Do organizations suppress our empathy?

Economist and social commentator Jeremy Rifkin is one of today’s most wide-ranging and visionary thinkers, having written important works on the future of work, the European Union, and — now — the role of empathy in shaping modern society. In The Empathic Civilization: The Race to Global Consciousness in a World in Crisis (2009), he lays out the case for a global future shaped by qualities of empathy.

Soft wired for empathy

Okay, I confess: I haven’t found the time to read Rifkin’s thick tome. Fortunately, however, I was alerted to a delightful 10-minute animated version:

According to Rifkin, cutting-edge neuropsychological research indicates that “we are soft wired to experience another’s plight as if we are experiencing it ourselves” (2:25 of tape). In addition, we are “soft wired for sociability, attachment, affection, [and] companionship” (4:57). Our sense of empathy “is grounded in the acknowledgment of death and the celebration of life” (4:50 of video).

Bystander abandonment

If this is the case, then why do so many people abandon or run from others who are being bullied, harassed, or otherwise mistreated?

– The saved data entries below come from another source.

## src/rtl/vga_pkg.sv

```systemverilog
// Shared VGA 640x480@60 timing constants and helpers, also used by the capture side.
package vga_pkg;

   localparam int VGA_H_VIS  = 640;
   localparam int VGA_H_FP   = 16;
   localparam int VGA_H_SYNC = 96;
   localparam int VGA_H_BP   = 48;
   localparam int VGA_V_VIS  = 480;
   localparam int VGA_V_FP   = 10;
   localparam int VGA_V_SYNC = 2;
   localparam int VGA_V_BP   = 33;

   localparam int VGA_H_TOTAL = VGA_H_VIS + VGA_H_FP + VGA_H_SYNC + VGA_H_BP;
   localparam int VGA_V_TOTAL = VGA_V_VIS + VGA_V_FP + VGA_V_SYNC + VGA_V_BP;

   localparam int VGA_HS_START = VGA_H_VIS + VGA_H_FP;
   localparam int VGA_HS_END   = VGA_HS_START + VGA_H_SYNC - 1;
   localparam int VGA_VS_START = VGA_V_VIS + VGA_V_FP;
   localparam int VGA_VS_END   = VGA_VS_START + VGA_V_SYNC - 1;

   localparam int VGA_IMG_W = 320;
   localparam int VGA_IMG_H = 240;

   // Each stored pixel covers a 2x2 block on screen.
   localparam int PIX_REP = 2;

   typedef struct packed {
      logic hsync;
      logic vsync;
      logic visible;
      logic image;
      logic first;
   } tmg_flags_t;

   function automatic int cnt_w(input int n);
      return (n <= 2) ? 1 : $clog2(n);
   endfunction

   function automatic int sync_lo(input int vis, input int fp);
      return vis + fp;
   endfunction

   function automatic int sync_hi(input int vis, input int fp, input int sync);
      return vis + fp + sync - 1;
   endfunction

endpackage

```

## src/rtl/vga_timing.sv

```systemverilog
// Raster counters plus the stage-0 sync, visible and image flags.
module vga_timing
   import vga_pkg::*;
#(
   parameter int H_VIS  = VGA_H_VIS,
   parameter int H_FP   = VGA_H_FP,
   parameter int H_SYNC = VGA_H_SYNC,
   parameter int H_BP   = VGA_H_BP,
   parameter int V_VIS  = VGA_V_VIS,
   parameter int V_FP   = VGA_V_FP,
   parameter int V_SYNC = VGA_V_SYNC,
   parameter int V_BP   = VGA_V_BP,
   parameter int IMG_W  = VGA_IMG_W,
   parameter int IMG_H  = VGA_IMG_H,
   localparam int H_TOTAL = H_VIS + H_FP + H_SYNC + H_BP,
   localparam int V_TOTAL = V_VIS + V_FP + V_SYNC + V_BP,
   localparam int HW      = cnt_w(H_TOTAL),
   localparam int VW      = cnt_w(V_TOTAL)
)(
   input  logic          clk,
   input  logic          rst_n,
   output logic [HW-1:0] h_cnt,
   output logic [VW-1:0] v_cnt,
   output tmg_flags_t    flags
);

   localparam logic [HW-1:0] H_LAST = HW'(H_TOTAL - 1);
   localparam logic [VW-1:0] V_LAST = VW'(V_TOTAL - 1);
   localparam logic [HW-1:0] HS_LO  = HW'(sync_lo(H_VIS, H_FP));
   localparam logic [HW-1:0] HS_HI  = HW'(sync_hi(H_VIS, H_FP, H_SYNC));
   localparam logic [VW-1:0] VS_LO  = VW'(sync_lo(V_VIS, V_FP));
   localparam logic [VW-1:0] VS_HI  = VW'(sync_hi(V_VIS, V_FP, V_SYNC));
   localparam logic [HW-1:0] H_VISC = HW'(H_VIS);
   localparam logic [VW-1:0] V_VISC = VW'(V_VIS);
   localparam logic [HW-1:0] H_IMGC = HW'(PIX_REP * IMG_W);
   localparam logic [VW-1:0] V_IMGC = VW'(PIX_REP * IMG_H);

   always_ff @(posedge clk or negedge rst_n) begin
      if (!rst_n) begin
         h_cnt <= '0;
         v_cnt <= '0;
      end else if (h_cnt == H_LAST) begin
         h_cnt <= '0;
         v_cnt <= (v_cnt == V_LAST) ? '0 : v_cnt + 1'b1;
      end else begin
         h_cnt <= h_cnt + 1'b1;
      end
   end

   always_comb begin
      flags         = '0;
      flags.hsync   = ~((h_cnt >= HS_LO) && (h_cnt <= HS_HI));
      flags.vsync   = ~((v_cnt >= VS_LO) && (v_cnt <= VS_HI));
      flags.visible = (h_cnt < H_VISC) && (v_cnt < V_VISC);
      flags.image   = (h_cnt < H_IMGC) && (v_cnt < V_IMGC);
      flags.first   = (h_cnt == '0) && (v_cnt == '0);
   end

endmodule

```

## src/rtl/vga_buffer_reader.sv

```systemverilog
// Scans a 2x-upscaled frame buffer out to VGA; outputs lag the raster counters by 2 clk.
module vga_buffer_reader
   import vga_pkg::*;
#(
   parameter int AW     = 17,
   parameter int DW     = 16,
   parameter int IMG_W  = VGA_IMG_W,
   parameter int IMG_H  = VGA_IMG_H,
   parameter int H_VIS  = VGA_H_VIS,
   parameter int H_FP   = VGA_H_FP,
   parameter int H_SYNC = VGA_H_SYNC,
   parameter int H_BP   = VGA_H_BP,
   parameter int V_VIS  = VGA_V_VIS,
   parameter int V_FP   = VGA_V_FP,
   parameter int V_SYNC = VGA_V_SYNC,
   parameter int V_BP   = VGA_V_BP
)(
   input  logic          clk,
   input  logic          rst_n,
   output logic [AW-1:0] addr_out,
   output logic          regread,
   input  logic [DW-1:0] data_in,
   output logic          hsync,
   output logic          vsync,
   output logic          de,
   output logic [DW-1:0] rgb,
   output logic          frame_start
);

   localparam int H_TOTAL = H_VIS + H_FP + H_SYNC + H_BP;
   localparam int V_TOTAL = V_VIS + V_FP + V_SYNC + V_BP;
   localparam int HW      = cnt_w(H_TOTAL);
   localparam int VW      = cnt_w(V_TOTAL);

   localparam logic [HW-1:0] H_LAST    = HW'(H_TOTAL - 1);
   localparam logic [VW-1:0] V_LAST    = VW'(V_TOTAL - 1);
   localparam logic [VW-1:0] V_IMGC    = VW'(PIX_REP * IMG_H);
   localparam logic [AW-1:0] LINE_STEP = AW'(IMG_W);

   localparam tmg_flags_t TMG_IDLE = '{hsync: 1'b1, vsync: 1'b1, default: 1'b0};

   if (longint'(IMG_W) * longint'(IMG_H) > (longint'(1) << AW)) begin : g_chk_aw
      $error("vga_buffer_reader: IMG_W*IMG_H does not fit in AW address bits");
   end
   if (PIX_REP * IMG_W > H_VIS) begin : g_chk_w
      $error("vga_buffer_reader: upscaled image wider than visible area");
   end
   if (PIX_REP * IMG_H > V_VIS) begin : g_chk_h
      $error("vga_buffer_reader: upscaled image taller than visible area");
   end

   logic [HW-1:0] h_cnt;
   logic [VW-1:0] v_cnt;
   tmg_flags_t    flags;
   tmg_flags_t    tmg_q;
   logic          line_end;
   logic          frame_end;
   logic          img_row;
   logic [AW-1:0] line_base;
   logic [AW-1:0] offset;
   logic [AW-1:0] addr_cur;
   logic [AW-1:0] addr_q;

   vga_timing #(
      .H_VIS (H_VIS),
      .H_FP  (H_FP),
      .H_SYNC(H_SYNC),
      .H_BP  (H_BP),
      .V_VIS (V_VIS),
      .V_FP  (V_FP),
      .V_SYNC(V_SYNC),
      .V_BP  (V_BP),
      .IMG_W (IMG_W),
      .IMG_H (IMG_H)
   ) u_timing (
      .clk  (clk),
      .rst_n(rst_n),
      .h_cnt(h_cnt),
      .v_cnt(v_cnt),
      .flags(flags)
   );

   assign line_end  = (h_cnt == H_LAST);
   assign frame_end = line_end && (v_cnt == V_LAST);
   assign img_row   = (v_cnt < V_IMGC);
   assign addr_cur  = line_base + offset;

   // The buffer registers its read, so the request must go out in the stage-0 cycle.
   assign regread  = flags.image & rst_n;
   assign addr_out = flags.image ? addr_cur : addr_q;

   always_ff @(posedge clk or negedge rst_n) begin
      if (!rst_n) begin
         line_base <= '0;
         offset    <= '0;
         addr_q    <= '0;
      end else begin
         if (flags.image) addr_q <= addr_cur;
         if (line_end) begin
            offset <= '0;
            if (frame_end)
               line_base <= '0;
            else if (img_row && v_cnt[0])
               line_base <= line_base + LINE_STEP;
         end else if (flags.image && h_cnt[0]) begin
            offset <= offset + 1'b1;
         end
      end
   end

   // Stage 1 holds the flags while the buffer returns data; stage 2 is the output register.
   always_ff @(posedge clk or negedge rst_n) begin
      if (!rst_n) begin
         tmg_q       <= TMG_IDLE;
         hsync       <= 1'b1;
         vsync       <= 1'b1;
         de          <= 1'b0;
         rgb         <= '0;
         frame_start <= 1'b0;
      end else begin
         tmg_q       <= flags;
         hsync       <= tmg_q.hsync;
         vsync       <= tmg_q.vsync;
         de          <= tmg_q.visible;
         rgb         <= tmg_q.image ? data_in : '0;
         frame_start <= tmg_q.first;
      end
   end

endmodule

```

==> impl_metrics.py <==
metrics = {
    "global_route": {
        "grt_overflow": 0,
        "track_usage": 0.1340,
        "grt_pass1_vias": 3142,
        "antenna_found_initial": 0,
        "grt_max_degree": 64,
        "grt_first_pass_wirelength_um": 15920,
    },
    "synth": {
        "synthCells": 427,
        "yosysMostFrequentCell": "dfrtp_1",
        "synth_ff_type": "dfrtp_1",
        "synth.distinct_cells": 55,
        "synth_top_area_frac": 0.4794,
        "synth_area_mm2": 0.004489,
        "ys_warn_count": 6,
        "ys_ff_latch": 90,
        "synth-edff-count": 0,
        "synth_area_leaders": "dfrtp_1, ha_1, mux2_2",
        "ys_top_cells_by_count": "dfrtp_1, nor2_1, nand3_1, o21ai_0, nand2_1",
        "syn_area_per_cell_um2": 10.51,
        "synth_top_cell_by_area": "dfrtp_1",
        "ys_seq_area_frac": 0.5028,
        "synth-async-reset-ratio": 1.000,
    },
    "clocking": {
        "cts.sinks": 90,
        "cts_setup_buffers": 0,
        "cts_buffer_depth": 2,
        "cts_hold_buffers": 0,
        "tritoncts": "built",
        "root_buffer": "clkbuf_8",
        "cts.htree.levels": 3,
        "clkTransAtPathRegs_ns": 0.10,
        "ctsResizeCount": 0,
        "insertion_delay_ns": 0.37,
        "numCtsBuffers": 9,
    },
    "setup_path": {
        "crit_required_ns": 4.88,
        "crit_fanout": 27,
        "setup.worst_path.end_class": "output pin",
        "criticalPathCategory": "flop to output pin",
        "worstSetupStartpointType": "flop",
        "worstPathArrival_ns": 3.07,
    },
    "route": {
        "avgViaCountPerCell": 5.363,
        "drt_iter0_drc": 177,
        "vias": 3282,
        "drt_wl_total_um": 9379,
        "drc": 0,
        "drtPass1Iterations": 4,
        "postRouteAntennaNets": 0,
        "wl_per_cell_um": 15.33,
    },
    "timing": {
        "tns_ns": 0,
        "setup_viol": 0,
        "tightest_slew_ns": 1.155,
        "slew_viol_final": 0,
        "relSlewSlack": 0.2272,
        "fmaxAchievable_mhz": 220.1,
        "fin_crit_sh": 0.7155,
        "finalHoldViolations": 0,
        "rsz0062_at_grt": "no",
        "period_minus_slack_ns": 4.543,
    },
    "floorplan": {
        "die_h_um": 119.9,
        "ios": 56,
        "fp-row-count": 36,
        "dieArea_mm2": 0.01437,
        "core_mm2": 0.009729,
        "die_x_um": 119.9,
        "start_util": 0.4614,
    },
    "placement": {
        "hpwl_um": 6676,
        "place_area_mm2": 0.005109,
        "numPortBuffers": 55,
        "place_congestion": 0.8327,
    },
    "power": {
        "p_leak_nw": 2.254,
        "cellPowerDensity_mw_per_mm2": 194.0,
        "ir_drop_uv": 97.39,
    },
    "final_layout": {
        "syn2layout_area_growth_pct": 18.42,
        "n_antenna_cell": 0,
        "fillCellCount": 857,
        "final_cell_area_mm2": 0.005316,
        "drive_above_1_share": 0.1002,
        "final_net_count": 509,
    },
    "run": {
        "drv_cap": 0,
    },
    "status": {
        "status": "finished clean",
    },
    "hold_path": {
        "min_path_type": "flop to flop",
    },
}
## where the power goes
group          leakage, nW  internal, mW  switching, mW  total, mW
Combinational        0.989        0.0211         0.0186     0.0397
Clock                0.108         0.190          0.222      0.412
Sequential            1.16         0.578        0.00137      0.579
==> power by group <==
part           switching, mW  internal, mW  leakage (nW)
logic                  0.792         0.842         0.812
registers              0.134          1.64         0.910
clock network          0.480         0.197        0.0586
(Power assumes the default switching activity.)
$ cat config.mk
export PLATFORM = sky130hd
export DESIGN_NAME = thumb_prefetch_unit
export DESIGN_NICKNAME = d
export VERILOG_FILES = /design/src/rtl/thumb_prefetch_unit.sv
export SDC_FILE = /design/constraint.sdc
export NUM_CORES = 1
export LEC_CHECK = 0
export CAP_MARGIN = 5
export CORE_MARGIN = 3
export CORE_UTILIZATION = 50
export DETAILED_ROUTE_END_ITERATION = 8
export HOLD_SLACK_MARGIN = 0.1
export PLACE_DENSITY = 0.83
export SKIP_LAST_GASP = 1
export SLEW_MARGIN = 20
export SYNTH_ARGS = -nofsm -noshare
export SYNTH_HDL_FRONTEND = slang
export SYNTH_SLANG_ARGS = --single-unit
export TNS_END_PERCENT = 30
$ cat constraint.sdc
create_clock -name clk -period 3.36 [get_ports clk]
set_input_delay 0.672 -clock clk [delete_from_list [all_inputs] [get_ports clk]]
set_output_delay 0.672 -clock clk [all_outputs]
set_load 0.005 [all_outputs]
$ cat src/rtl/serial_add_ctrl_if.sv
// Request/result bundle between a requester and
// the bit-serial adder controller.
interface serial_add_ctrl_if #(
  parameter int WIDTH = 8
);
  logic             start;
  logic [WIDTH-1:0] a;
  logic [WIDTH-1:0] b;
  logic             cin;
  logic             busy;
  logic             done;
  logic [WIDTH-1:0] sum;
  logic             cout;

  modport master (
    output start, a, b, cin,
    input  busy, done, sum, cout
  );

  modport slave (
    input  start, a, b, cin,
    output busy, done, sum, cout
  );
endinterface

$ cat src/rtl/serial_add_ctrl.sv
// Bit-serial adder: one full_adder cell stepped
// LSB first across WIDTH-bit operands.
module full_adder (
  input  logic a,
  input  logic b,
  input  logic cin,
  output logic sum,
  output logic cout
);
  assign sum  = a ^ b ^ cin;
  assign cout = (a & b) | (cin & (a ^ b));
endmodule

module serial_add_ctrl #(
  parameter int WIDTH = 8,
  parameter int CW    = $clog2(WIDTH)
) (
  input logic          clk,
  input logic          rst,
  serial_add_ctrl_if.slave bus
);
  typedef enum logic [1:0] {
    S_IDLE = 2'd0,
    S_RUN  = 2'd1,
    S_DONE = 2'd2
  } state_t;

  state_t           r_state;
  state_t           w_next;
  logic [WIDTH-1:0] r_sha;
  logic [WIDTH-1:0] r_shb;
  logic [WIDTH-1:0] r_res;
  logic [WIDTH-1:0] r_sum;
  logic             r_carry;
  logic             r_cout;
  logic [CW-1:0]    r_cnt;
  logic             w_fs;
  logic             w_fc;
  logic             w_run;
  logic             w_last;
  logic             w_accept;

  full_adder u_fa (
    .a   (r_sha[0]),
    .b   (r_shb[0]),
    .cin (r_carry),
    .sum (w_fs),
    .cout(w_fc)
  );

  assign w_run    = (r_state == S_RUN);
  assign w_last   = w_run &&
                    (r_cnt == CW'(WIDTH - 1));
  assign w_accept = bus.start &&
                    (r_state == S_IDLE ||
                     r_state == S_DONE);

  always_ff @(posedge clk) begin
    if (rst) r_state <= S_IDLE;
    else     r_state <= w_next;
  end

  always_comb begin
    w_next = r_state;
    unique case (r_state)
      S_IDLE:  if (bus.start) w_next = S_RUN;
      S_RUN:   if (w_last) w_next = S_DONE;
      S_DONE:  w_next = bus.start ? S_RUN
                                  : S_IDLE;
      default: w_next = S_IDLE;
    endcase
  end

  always_comb begin
    bus.busy = 1'b0;
    bus.done = 1'b0;
    unique case (r_state)
      S_RUN:   bus.busy = 1'b1;
      S_DONE:  bus.done = 1'b1;
      default: ;
    endcase
  end

  // sum/cout only change at the RUN->DONE edge
  always_ff @(posedge clk) begin
    if (rst) begin
      r_sha   <= '0;
      r_shb   <= '0;
      r_res   <= '0;
      r_sum   <= '0;
      r_carry <= 1'b0;
      r_cout  <= 1'b0;
      r_cnt   <= '0;
    end else if (w_accept) begin
      r_sha   <= bus.a;
      r_shb   <= bus.b;
      r_carry <= bus.cin;
      r_cnt   <= '0;
    end else if (w_run) begin
      r_sha   <= r_sha >> 1;
      r_shb   <= r_shb >> 1;
      r_carry <= w_fc;
      r_res   <= {w_fs, r_res[WIDTH-1:1]};
      r_cnt   <= r_cnt + CW'(1);
      if (w_last) begin
        r_sum  <= {w_fs, r_res[WIDTH-1:1]};
        r_cout <= w_fc;
      end
    end
  end

  assign bus.sum  = r_sum;
  assign bus.cout = r_cout;
endmodule

$ cat src/flat_wrapper.sv
// flat-port wrapper written by rule: the top's interface ports become plain ports
module serial_add_ctrl_flat 
#(
  parameter int WIDTH = 8,
  parameter int CW    = $clog2(WIDTH)
)
  (clk, rst, bus_start, bus_a, bus_b, bus_cin, bus_busy, bus_done, bus_sum, bus_cout);
  serial_add_ctrl_if #(.WIDTH(WIDTH)) bus_i ();
  input logic clk;
  input logic rst;
  input wire logic [$bits(bus_i.start)-1:0] bus_start;
  input wire logic [$bits(bus_i.a)-1:0] bus_a;
  input wire logic [$bits(bus_i.b)-1:0] bus_b;
  input wire logic [$bits(bus_i.cin)-1:0] bus_cin;
  output wire logic [$bits(bus_i.busy)-1:0] bus_busy;
  output wire logic [$bits(bus_i.done)-1:0] bus_done;
  output wire logic [$bits(bus_i.sum)-1:0] bus_sum;
  output wire logic [$bits(bus_i.cout)-1:0] bus_cout;
  assign bus_i.start = bus_start;
  assign bus_i.a = bus_a;
  assign bus_i.b = bus_b;
  assign bus_i.cin = bus_cin;
  assign bus_busy = bus_i.busy;
  assign bus_done = bus_i.done;
  assign bus_sum = bus_i.sum;
  assign bus_cout = bus_i.cout;
  serial_add_ctrl #(.WIDTH(WIDTH), .CW(CW)) u_core (.clk(clk), .rst(rst), .bus(bus_i));
endmodule
$ cat config.mk
export PLATFORM = sky130hd
export DESIGN_NAME = serial_add_ctrl_flat
export DESIGN_NICKNAME = d
export VERILOG_FILES = /design/src/rtl/serial_add_ctrl_if.sv /design/src/rtl/serial_add_ctrl.sv /design/src/flat_wrapper.sv
export SDC_FILE = /design/constraint.sdc
export NUM_CORES = 1
export LEC_CHECK = 0
export CORE_MARGIN = 5
export CORE_UTILIZATION = 53
export CTS_CLUSTER_SIZE = 10
export DETAILED_ROUTE_END_ITERATION = 10
export PLACE_DENSITY = 0.82
export SETUP_SLACK_MARGIN = 0.4
export SLEW_MARGIN = 10
export SYNTH_ARGS = -nofsm -noshare
export SYNTH_HDL_FRONTEND = slang
export SYNTH_SLANG_ARGS = --single-unit
$ cat constraint.sdc
create_clock -name clk -period 3.2 [get_ports clk]
set_clock_uncertainty 0.15 [all_clocks]
set_input_delay 0.64 -clock clk [delete_from_list [all_inputs] [get_ports clk]]
set_output_delay 0.64 -clock clk [all_outputs]
set_load 0.005 [all_outputs]
# Word level (Yosys, flattened, before mapping)
# Index checks and enable logic that the tools add are counted.
# totals
wordCells	41
output_inout_bits	11
input_bits	20
ram_bits	0
mem_bits_ro	0
register_bits	39
n_memories	0
latch_bits	0
# op_classes
shifts	0
multipliers	0
n_addsub	1
magnitude_cmp	0
mux	12
eq_ne	5
n_reduce_logical	9
bitwise_logic	6
div	0
# ops
cell	n
8-bit two-way mux	4
2-bit one-hot mux with 3 select lines	1
1-bit two-way mux	5
2-bit two-way mux	2
2-bit inequality test, second input constant	2
2-bit AND reduction	2
3-bit by 1-bit adder with 3-bit output, second input constant	1
3-bit equality test, second input constant	1
3-bit AND reduction	1
1-bit AND	2
2-bit by 1-bit equality test with 1-bit output, second input constant	1
2-bit equality test, second input constant	1
1-bit logical AND	2
2-bit zero test	1
2-bit nonzero test	1
2-bit OR reduction	1
1-bit bitwise XOR	2
1-bit logical OR	1
1-bit NOT	1
1-bit OR	1

# Longest topological paths before layout
# Gate-level depths: netlist of run 1.
# logic_depth
depth_word	5
depth_mapped	6
ltp_nobuf	5

# Hierarchy
# Synthesis of run 1 repeated with hierarchy kept, for this count alone.
# unflattened
hier_cells	178
hier_area_um2	1526.5
# by_module_without_submodules
module	instances	cells_each	seq_area_each_um2	area_per_inst_um2
serial_add_ctrl	1	177	760.7	1506.4
full_adder	1	1	0.0	20.0

# Least setup slack after synthesis of run 1
# OpenSTA, ideal clock, no wires.
# synth_path
path_kind	reg2out
startpoint	reg u_core.r_state[0]
endpoint	out bus_busy
arrival_ns	0.752
t_required_ns	2.410
path_buffers	2
path_stages_with_launch	5
setup_slack_ns	1.658
cell_sequence	dfxtp_1 > nand2b_1 > buf_6 > inv_8 > buf_8
# synth_between
elab_chain_len	2
# synth_rtl
item	line_no	source
from (decl)	serial_add_ctrl.sv:28	state_t r_state;
from (signal assigned)	serial_add_ctrl.sv:60	else r_state <= w_next;
2-bit by 1-bit equality test with 1-bit output	serial_add_ctrl.sv:77	unique case (r_state)
1-bit two-way mux	serial_add_ctrl.sv:77	
to (decl)	flat_wrapper.sv:15	output wire logic [$bits(bus_i.busy)-1:0] bus_busy;
# Every way passes these cells.

# Worst setup path after layout of run 1
# Same ends and word-level chain as after synthesis.
File: config.mk
export PLATFORM = sky130hd
export DESIGN_NAME = alu_operand_stage
export DESIGN_NICKNAME = d
export VERILOG_FILES = /design/src/rtl/alu_pkg.sv /design/src/rtl/alu_operand_stage_reg_file.sv /design/src/rtl/alu_operand_stage.sv
export SDC_FILE = /design/constraint.sdc
export NUM_CORES = 2
export LEC_CHECK = 0
export CAP_MARGIN = 0
export CORE_AREA = 3 3 353 355
export DETAILED_ROUTE_END_ITERATION = 16
export DIE_AREA = 0 0 356 358
export PLACE_DENSITY_LB_ADDON = 0.1
export REMOVE_ABC_BUFFERS = 1
export SLEW_MARGIN = 25
export SYNTH_ARGS = -nofsm -noshare
export SYNTH_HDL_FRONTEND = slang
export SYNTH_HIERARCHICAL = 1
export SYNTH_SLANG_ARGS = --single-unit
File: constraint.sdc
create_clock -name clk -period 34 [get_ports clk]
set_clock_uncertainty 0.2 [all_clocks]
set_input_delay 6.8 -clock clk [delete_from_list [all_inputs] [get_ports clk]]
set_output_delay 6.8 -clock clk [all_outputs]
set_load 0.01 [all_outputs]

Let’s say an individual is bullied at school or at work.  All too often, friends and associates dive for cover, leaving the target standing alone (figuratively and sometimes literally). That sense of abandonment only heightens the stress and isolation of the situation.

We should be rushing to the target’s side, yes? What happens to cause an almost opposite reaction? The easy answer, not wholly incorrect, is that we fear similar mistreatment or retaliation. However, there’s more to it. Something has conditioned us to expect those possibilities.

Cultures of fear

That conditioning mechanism may be the culture of institutions that teach us to abandon the target, lest we, too, become one of them. And sadly, it’s not just horrific, worst-case settings such as concentration camps that create and embrace cultures of fear. Bad schools and workplaces do too.

In the case of schools, kids learn very early that targets of bullying are outcasts. Heaven forbid that we risk our social standing or sense of security to help someone being picked on, even if those whose approval we seek happen to be mean-spirited jerks. Not infrequently, the schools themselves fail to take assertive action to prevent or stop bullying, especially if the latter situation involves popular kids being the aggressors.

Fast-forward to the workplace: A feared boss, or perhaps a popular co-worker, bullies another employee. Once again, the target is abandoned by colleagues and the employer alike. Cycles of abuse and abandonment repeat themselves among adults.

Time to re-wire?

Watching that 10-minute video, one is filled with a sense of hope about the possible triumph of our better natures. But if the history of bullying in schools and workplaces is any indication, it won’t be easy to reach that higher place. It behooves us to keep pushing forward, so that someday we’ll get there.

***

Hat tip to writer R. Jeffreys for the Rifkin video link.

5 responses

  1. As a nurse consultant working to create positive workplaces, I see this as a critical component for addressing horizontal and vertical violence. We will provide safer, cheaper care when we are all accountable for respectful behavior.

    I learned about ‘no innocent bystanders’ while researching school systems’ work on anti-bullying and apply to healthcare in this brief article.
    http://www.dorlandhealth.com/Behavioral-Health/no-innocent-bystanders.html

  2. In our work, I can’t think of one single emotion (besides patience) that is as important to emphasize than empathy. In an increasingly competitive, fear-based corporate culture, empathy is a powerful antidote. And from neuroscience we understanding that as the brain is filtering for threats or rewards – empathy lights up the reward regions.
    Unfortunately we find that most of our corporate audiences essentially don’t understand what empathy is. They think it’s sympathy or pity. And even those who are open to considering it’s role, question whether “they have the time” for it.
    Thanks for this post (we’ve done 3 on empathy so far) and raising awareness about the impact and practicality of empathy. The video is a must-see (and as one who is inching through the Rifkin book) it is worth the read.

    • Louise, what does it say when most of your corporate audiences don’t even get the concept? Yikers, that’s disturbing…but then again, maybe not so surprising at all.

      One of the reasons why I advocate for legal reform re bullying at work is because so many employers act only when threatened with litigation. It’s a shame that whatever empathic instincts they had have been thoroughly drummed out of their being.

  3. I recently did a search for support groups for targets of bullies. I was shocked and saddened that the vast majority of these are outside of the USA. Could anyone who can PLEASE help to improve this?